Task requirements
The lines from the start of the records through the one containing "hold reg to" are to be transcribed exactly, and nothing else.

(Collected data)
....................
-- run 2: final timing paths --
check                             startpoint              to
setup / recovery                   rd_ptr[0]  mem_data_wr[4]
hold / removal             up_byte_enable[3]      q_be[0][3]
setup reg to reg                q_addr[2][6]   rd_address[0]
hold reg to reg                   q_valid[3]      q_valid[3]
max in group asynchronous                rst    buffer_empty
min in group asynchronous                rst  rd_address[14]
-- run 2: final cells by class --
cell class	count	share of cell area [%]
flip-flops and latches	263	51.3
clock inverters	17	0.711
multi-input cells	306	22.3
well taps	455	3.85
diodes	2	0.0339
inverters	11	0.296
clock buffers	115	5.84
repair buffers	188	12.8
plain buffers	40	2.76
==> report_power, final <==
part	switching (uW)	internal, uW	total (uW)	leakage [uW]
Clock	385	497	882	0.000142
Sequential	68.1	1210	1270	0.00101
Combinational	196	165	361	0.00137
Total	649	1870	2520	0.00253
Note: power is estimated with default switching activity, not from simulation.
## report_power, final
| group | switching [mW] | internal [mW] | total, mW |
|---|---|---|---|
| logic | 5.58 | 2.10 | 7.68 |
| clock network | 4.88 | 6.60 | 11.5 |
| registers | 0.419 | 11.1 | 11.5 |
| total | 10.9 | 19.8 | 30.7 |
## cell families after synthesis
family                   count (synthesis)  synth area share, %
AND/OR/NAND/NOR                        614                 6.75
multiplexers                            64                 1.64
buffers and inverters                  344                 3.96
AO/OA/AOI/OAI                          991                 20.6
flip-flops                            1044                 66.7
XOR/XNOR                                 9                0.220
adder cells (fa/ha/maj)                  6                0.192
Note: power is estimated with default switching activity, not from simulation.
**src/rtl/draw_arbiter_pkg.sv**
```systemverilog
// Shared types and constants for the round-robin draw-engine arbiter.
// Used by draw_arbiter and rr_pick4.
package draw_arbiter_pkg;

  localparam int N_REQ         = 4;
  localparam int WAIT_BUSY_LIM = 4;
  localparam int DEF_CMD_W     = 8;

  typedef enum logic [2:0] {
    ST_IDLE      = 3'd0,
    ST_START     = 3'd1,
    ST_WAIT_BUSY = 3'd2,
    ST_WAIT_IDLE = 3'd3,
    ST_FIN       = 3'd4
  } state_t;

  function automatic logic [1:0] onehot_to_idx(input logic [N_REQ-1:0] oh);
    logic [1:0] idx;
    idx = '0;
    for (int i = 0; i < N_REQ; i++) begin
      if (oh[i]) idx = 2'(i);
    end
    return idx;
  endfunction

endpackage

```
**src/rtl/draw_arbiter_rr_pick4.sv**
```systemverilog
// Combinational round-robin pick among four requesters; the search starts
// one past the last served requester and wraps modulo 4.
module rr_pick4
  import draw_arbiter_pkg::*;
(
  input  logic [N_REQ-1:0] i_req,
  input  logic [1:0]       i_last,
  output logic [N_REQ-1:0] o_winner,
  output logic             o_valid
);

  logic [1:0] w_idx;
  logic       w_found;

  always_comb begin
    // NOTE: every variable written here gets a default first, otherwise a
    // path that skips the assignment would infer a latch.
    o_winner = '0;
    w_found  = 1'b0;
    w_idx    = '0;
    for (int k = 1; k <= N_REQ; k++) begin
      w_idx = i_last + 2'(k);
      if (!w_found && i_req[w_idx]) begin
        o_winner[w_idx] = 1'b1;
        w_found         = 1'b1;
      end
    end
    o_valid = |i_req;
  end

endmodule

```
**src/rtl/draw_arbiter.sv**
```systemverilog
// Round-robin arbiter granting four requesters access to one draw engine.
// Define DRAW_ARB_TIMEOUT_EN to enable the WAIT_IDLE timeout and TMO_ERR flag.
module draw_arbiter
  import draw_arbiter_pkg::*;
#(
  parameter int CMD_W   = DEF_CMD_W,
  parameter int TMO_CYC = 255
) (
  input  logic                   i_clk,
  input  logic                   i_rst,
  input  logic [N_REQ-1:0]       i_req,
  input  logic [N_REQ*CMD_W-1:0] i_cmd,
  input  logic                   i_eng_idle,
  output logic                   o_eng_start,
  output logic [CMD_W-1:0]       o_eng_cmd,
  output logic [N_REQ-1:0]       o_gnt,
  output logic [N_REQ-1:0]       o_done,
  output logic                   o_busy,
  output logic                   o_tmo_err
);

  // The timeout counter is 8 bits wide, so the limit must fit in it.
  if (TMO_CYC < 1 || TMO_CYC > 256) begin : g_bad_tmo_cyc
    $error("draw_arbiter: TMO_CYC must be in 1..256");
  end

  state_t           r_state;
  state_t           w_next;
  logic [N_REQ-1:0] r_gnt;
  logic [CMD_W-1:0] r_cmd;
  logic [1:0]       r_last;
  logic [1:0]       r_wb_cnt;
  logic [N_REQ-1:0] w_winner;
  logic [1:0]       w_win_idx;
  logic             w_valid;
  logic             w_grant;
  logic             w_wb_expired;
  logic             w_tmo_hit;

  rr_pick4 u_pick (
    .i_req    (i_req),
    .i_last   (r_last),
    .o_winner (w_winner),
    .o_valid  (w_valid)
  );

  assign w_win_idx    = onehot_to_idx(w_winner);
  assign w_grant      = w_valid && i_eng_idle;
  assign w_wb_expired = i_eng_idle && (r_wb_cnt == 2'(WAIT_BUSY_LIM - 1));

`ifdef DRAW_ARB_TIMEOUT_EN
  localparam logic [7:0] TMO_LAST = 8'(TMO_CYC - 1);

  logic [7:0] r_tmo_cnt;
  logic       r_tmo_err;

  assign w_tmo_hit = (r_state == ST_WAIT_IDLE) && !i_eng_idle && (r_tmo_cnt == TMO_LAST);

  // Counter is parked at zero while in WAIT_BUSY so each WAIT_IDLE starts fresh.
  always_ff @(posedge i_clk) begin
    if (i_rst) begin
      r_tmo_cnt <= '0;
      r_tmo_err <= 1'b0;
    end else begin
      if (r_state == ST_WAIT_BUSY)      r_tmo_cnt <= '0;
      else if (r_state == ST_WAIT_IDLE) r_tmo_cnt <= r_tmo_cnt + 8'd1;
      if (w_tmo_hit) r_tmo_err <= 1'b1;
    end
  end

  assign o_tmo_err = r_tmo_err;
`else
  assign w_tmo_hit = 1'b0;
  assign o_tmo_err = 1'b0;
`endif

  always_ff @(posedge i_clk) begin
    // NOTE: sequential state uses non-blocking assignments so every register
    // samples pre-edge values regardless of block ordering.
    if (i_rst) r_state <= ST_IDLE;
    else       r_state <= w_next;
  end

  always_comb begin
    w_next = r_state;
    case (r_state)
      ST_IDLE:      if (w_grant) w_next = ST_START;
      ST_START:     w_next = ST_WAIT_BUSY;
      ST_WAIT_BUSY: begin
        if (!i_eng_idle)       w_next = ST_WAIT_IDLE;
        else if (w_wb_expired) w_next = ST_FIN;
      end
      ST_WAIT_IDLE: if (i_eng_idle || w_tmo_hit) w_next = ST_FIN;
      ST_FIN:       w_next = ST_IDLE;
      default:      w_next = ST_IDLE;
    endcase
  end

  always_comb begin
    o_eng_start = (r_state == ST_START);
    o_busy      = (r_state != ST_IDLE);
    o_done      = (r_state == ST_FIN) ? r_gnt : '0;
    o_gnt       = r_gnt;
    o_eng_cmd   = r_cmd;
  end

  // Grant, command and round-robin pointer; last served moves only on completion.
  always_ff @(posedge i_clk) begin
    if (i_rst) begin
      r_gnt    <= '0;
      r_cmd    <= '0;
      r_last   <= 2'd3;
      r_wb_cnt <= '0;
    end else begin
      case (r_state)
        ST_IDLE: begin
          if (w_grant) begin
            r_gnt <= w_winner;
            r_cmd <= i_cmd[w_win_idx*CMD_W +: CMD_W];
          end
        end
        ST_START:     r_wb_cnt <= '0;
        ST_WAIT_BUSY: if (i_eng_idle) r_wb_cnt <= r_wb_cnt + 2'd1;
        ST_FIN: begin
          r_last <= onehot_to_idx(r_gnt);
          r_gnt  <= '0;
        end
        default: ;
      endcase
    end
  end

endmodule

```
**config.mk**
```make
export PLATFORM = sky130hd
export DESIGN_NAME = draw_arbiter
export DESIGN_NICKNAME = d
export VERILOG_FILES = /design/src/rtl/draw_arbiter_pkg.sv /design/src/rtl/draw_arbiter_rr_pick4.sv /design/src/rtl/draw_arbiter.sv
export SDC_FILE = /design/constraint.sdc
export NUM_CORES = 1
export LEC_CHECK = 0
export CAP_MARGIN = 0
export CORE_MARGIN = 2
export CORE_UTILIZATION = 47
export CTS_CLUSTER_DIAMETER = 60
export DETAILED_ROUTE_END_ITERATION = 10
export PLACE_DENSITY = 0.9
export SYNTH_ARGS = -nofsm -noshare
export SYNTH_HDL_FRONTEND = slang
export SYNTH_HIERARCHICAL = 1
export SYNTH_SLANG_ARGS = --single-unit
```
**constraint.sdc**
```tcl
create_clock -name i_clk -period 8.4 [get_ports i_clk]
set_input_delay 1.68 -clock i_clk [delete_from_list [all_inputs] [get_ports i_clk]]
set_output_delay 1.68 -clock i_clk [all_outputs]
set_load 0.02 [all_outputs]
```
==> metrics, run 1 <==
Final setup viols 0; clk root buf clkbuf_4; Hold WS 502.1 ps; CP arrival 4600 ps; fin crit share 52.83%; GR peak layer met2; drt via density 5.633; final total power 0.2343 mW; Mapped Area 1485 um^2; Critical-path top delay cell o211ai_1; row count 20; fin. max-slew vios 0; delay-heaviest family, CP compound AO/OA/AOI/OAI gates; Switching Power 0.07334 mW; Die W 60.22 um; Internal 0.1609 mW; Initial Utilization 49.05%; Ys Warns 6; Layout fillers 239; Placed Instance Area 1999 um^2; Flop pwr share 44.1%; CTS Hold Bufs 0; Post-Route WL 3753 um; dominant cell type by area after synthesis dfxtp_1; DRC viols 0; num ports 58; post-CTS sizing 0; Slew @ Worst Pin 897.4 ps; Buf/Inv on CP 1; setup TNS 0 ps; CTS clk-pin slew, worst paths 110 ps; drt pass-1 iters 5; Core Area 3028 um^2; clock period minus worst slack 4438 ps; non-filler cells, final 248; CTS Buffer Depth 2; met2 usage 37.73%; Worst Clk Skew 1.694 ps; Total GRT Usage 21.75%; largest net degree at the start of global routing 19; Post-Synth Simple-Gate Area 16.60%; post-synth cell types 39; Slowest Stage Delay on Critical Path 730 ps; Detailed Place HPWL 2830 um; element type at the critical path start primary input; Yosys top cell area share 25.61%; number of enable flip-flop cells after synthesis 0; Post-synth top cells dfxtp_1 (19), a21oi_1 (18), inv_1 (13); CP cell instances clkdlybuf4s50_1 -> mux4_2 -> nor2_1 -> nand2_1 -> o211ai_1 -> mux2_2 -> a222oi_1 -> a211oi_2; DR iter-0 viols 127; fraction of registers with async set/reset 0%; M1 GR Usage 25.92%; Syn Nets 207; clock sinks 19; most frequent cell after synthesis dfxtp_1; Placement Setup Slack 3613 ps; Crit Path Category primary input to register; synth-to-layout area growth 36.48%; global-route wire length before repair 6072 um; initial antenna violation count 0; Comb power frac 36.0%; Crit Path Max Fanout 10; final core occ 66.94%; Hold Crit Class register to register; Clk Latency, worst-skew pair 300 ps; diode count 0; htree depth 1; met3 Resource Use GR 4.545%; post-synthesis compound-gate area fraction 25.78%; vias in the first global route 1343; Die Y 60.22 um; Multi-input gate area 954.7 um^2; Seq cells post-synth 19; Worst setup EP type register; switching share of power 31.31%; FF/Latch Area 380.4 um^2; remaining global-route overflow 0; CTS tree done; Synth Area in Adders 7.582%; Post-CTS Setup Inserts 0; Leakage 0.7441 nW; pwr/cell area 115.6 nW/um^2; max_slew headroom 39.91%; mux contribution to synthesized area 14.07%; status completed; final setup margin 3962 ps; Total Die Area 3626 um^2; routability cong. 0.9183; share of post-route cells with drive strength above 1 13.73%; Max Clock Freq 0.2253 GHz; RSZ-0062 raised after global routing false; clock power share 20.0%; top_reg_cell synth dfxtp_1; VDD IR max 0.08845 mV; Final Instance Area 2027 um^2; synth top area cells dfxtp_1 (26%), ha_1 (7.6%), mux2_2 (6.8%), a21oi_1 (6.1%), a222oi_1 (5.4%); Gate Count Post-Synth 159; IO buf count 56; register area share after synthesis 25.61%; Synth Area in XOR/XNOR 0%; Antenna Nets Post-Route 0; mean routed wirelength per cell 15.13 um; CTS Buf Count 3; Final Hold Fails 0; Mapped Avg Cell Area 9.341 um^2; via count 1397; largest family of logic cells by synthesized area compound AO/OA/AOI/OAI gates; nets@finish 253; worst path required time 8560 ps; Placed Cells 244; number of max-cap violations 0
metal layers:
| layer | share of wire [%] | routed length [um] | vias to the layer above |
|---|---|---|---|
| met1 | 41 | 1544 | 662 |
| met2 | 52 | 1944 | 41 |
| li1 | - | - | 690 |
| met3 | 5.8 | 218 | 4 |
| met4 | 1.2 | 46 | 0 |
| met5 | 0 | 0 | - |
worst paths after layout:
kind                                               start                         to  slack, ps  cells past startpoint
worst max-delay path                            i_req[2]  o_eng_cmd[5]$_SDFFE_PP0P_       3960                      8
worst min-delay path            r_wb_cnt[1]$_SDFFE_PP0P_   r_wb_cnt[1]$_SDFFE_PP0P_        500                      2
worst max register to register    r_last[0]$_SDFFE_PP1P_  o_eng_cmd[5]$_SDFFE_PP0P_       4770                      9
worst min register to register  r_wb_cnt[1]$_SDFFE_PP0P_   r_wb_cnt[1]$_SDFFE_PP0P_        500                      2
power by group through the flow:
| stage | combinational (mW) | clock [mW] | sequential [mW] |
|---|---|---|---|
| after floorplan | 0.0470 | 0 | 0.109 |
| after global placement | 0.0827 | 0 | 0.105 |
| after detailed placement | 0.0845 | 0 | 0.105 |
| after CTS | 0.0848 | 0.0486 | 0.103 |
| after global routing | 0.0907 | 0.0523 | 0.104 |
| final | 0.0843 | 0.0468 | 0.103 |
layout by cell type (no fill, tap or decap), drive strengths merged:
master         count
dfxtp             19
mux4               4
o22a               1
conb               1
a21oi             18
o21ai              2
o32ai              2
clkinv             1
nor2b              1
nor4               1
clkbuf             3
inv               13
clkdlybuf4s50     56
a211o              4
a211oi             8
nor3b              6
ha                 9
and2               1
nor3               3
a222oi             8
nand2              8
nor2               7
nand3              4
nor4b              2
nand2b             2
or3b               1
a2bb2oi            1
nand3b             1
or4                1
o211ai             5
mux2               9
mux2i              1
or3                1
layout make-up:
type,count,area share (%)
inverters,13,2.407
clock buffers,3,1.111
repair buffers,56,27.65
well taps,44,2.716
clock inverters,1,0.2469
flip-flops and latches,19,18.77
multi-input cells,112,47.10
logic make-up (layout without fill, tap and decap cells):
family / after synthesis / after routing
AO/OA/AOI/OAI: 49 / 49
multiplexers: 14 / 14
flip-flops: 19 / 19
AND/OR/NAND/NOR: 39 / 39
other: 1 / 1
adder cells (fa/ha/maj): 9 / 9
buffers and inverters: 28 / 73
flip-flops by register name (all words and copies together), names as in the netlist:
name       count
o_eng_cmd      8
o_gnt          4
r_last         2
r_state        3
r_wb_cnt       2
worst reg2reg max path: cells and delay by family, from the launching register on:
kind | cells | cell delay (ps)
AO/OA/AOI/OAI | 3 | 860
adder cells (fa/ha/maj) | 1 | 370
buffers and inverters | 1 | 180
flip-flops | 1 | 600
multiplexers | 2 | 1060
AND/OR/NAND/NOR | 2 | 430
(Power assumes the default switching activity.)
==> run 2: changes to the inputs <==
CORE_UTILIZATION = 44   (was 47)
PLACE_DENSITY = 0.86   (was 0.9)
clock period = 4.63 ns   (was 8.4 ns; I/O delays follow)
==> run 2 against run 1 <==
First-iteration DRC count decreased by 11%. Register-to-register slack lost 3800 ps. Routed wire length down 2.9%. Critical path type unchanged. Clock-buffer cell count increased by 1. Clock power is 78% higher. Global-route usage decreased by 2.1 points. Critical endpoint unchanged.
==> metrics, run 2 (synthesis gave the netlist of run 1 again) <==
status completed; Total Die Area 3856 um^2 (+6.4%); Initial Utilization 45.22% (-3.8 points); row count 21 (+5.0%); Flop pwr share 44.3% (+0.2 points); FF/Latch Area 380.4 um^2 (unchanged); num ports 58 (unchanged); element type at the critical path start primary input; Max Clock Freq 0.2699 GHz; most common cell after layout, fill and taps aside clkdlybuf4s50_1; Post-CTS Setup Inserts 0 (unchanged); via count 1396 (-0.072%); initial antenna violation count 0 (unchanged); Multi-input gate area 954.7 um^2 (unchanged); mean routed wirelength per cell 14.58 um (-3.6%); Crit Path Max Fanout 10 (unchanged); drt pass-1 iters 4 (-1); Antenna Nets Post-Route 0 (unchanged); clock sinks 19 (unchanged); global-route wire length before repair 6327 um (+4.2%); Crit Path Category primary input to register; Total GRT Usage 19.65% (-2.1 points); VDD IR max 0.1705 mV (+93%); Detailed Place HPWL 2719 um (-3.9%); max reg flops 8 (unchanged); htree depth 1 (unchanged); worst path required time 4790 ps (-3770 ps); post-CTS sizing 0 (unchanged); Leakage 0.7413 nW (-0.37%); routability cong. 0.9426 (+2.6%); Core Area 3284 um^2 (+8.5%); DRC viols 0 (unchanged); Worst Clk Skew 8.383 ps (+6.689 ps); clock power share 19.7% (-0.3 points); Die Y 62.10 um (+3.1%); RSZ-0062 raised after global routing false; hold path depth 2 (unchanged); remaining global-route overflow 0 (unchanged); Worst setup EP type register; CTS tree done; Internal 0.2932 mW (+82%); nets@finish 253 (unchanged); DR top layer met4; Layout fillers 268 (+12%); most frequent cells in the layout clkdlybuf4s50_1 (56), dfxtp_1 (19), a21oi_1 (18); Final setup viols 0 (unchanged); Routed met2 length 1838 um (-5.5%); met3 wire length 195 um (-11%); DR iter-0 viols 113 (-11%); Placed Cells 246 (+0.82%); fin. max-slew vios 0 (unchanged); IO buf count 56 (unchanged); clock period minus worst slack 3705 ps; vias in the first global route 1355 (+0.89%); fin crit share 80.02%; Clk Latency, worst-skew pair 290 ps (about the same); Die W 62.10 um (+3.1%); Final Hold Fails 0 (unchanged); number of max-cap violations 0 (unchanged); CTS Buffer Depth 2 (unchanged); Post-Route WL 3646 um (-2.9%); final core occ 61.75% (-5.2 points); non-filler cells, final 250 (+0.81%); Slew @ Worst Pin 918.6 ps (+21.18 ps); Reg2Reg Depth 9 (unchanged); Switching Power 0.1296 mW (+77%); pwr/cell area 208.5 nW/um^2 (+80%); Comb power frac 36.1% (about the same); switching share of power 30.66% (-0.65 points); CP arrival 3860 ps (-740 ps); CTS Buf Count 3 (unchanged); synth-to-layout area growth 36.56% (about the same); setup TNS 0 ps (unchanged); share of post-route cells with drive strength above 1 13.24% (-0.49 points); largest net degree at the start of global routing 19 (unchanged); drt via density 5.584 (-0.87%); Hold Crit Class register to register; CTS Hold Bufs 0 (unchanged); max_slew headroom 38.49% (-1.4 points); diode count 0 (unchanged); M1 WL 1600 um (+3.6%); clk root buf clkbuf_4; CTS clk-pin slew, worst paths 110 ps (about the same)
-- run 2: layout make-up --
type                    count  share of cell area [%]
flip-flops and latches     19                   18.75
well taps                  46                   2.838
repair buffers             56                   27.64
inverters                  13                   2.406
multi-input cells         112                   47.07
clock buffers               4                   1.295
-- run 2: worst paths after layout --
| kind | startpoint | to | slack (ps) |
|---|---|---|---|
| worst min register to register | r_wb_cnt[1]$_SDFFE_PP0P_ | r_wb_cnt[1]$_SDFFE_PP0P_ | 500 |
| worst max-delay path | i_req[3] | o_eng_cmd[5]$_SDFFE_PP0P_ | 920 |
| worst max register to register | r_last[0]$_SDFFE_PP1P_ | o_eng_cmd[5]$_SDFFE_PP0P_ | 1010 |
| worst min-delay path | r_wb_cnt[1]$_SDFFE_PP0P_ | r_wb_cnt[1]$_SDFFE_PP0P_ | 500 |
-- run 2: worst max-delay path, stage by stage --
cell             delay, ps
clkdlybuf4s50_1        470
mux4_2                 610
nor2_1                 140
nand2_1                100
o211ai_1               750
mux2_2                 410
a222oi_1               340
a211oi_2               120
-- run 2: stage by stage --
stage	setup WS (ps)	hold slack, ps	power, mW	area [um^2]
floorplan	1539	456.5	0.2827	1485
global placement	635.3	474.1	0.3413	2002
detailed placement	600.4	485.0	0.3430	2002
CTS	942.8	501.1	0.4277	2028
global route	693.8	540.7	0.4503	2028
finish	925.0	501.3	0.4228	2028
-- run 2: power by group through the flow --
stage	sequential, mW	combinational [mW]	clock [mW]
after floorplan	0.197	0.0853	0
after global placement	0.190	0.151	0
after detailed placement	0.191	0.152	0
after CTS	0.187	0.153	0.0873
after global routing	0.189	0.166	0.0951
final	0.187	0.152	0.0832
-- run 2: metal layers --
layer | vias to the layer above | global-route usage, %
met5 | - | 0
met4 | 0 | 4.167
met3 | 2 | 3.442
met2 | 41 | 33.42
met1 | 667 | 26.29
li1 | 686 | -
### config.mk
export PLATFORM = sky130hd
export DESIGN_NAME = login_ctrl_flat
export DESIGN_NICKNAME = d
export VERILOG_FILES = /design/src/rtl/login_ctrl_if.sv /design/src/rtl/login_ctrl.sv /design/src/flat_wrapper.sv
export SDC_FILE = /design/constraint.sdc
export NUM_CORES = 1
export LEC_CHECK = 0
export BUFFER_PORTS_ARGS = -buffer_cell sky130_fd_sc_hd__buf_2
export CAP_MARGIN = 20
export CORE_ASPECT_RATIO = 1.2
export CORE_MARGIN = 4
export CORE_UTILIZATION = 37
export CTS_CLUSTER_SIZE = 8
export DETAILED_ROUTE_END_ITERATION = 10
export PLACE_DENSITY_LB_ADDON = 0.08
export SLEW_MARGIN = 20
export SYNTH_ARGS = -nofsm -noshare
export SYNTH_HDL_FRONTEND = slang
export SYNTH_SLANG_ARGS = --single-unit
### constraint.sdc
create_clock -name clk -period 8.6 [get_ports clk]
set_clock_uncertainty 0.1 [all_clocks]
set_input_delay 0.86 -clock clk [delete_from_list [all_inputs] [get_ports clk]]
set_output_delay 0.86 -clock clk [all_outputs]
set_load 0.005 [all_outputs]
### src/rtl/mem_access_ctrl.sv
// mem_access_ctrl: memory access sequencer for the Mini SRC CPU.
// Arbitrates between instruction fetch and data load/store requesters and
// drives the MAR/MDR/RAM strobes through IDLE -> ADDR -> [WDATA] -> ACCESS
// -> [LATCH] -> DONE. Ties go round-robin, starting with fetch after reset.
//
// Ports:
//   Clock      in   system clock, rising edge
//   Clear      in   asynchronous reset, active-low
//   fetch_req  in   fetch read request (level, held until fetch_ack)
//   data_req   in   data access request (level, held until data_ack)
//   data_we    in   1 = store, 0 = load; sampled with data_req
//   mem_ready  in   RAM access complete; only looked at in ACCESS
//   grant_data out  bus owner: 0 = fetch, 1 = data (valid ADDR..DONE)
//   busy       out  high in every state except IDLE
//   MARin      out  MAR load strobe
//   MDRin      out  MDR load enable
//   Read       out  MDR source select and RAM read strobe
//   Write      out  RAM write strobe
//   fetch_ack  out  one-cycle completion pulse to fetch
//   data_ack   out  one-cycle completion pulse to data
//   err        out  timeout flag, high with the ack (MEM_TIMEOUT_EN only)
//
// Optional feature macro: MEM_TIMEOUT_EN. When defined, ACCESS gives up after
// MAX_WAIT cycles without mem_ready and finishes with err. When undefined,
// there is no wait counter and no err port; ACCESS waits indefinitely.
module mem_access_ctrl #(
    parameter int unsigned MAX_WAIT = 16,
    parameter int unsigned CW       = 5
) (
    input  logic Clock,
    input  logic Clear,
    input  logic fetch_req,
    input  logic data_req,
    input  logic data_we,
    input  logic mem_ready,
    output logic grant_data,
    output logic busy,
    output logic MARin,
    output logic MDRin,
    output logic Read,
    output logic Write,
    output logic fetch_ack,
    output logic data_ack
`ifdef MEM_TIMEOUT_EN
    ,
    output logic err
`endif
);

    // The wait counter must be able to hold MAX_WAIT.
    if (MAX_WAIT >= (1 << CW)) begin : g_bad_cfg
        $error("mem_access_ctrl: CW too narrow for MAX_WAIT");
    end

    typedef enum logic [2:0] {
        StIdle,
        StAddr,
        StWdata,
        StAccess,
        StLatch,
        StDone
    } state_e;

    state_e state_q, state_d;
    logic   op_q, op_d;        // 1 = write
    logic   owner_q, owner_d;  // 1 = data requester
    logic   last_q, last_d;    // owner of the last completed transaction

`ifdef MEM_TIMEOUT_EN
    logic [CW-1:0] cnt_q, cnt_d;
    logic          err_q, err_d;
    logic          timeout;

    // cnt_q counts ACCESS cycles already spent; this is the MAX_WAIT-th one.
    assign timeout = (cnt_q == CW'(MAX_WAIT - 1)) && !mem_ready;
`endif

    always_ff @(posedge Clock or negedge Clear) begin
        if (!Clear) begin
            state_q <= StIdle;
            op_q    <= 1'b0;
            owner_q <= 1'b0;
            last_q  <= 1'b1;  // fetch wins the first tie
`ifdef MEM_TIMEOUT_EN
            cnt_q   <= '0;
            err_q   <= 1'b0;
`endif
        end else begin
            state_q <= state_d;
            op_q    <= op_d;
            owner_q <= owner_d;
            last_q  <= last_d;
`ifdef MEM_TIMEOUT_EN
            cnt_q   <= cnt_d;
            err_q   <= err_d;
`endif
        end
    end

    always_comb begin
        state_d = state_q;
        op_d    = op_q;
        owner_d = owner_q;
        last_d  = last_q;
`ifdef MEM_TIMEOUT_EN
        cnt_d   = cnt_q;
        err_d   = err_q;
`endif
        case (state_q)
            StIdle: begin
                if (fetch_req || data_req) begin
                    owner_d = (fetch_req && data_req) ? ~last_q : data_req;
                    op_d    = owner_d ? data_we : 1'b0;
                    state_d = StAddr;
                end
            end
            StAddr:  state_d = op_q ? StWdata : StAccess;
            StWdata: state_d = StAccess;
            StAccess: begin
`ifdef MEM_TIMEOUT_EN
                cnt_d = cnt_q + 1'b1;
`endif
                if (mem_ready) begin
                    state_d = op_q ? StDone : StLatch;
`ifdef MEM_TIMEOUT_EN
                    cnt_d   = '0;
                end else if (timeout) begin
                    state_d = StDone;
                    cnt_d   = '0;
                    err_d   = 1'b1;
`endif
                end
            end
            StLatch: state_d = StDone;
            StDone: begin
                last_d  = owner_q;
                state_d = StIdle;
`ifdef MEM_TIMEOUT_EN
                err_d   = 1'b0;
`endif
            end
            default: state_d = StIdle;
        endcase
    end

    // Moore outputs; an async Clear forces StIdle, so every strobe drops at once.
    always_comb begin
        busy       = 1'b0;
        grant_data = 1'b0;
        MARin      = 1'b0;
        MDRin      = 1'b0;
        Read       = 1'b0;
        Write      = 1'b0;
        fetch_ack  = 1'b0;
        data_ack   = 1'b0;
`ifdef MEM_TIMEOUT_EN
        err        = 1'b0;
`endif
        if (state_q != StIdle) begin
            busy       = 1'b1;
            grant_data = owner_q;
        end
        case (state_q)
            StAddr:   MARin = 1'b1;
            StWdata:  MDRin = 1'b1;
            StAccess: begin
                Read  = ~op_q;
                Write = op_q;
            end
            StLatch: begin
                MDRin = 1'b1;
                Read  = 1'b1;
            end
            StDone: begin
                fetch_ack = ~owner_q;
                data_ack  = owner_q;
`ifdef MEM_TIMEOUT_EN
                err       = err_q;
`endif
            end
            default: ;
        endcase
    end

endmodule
....................
Result
-- run 2: final timing paths --
check                             startpoint              to
setup / recovery                   rd_ptr[0]  mem_data_wr[4]
hold / removal             up_byte_enable[3]      q_be[0][3]
setup reg to reg                q_addr[2][6]   rd_address[0]
hold reg to reg                   q_valid[3]      q_valid[3]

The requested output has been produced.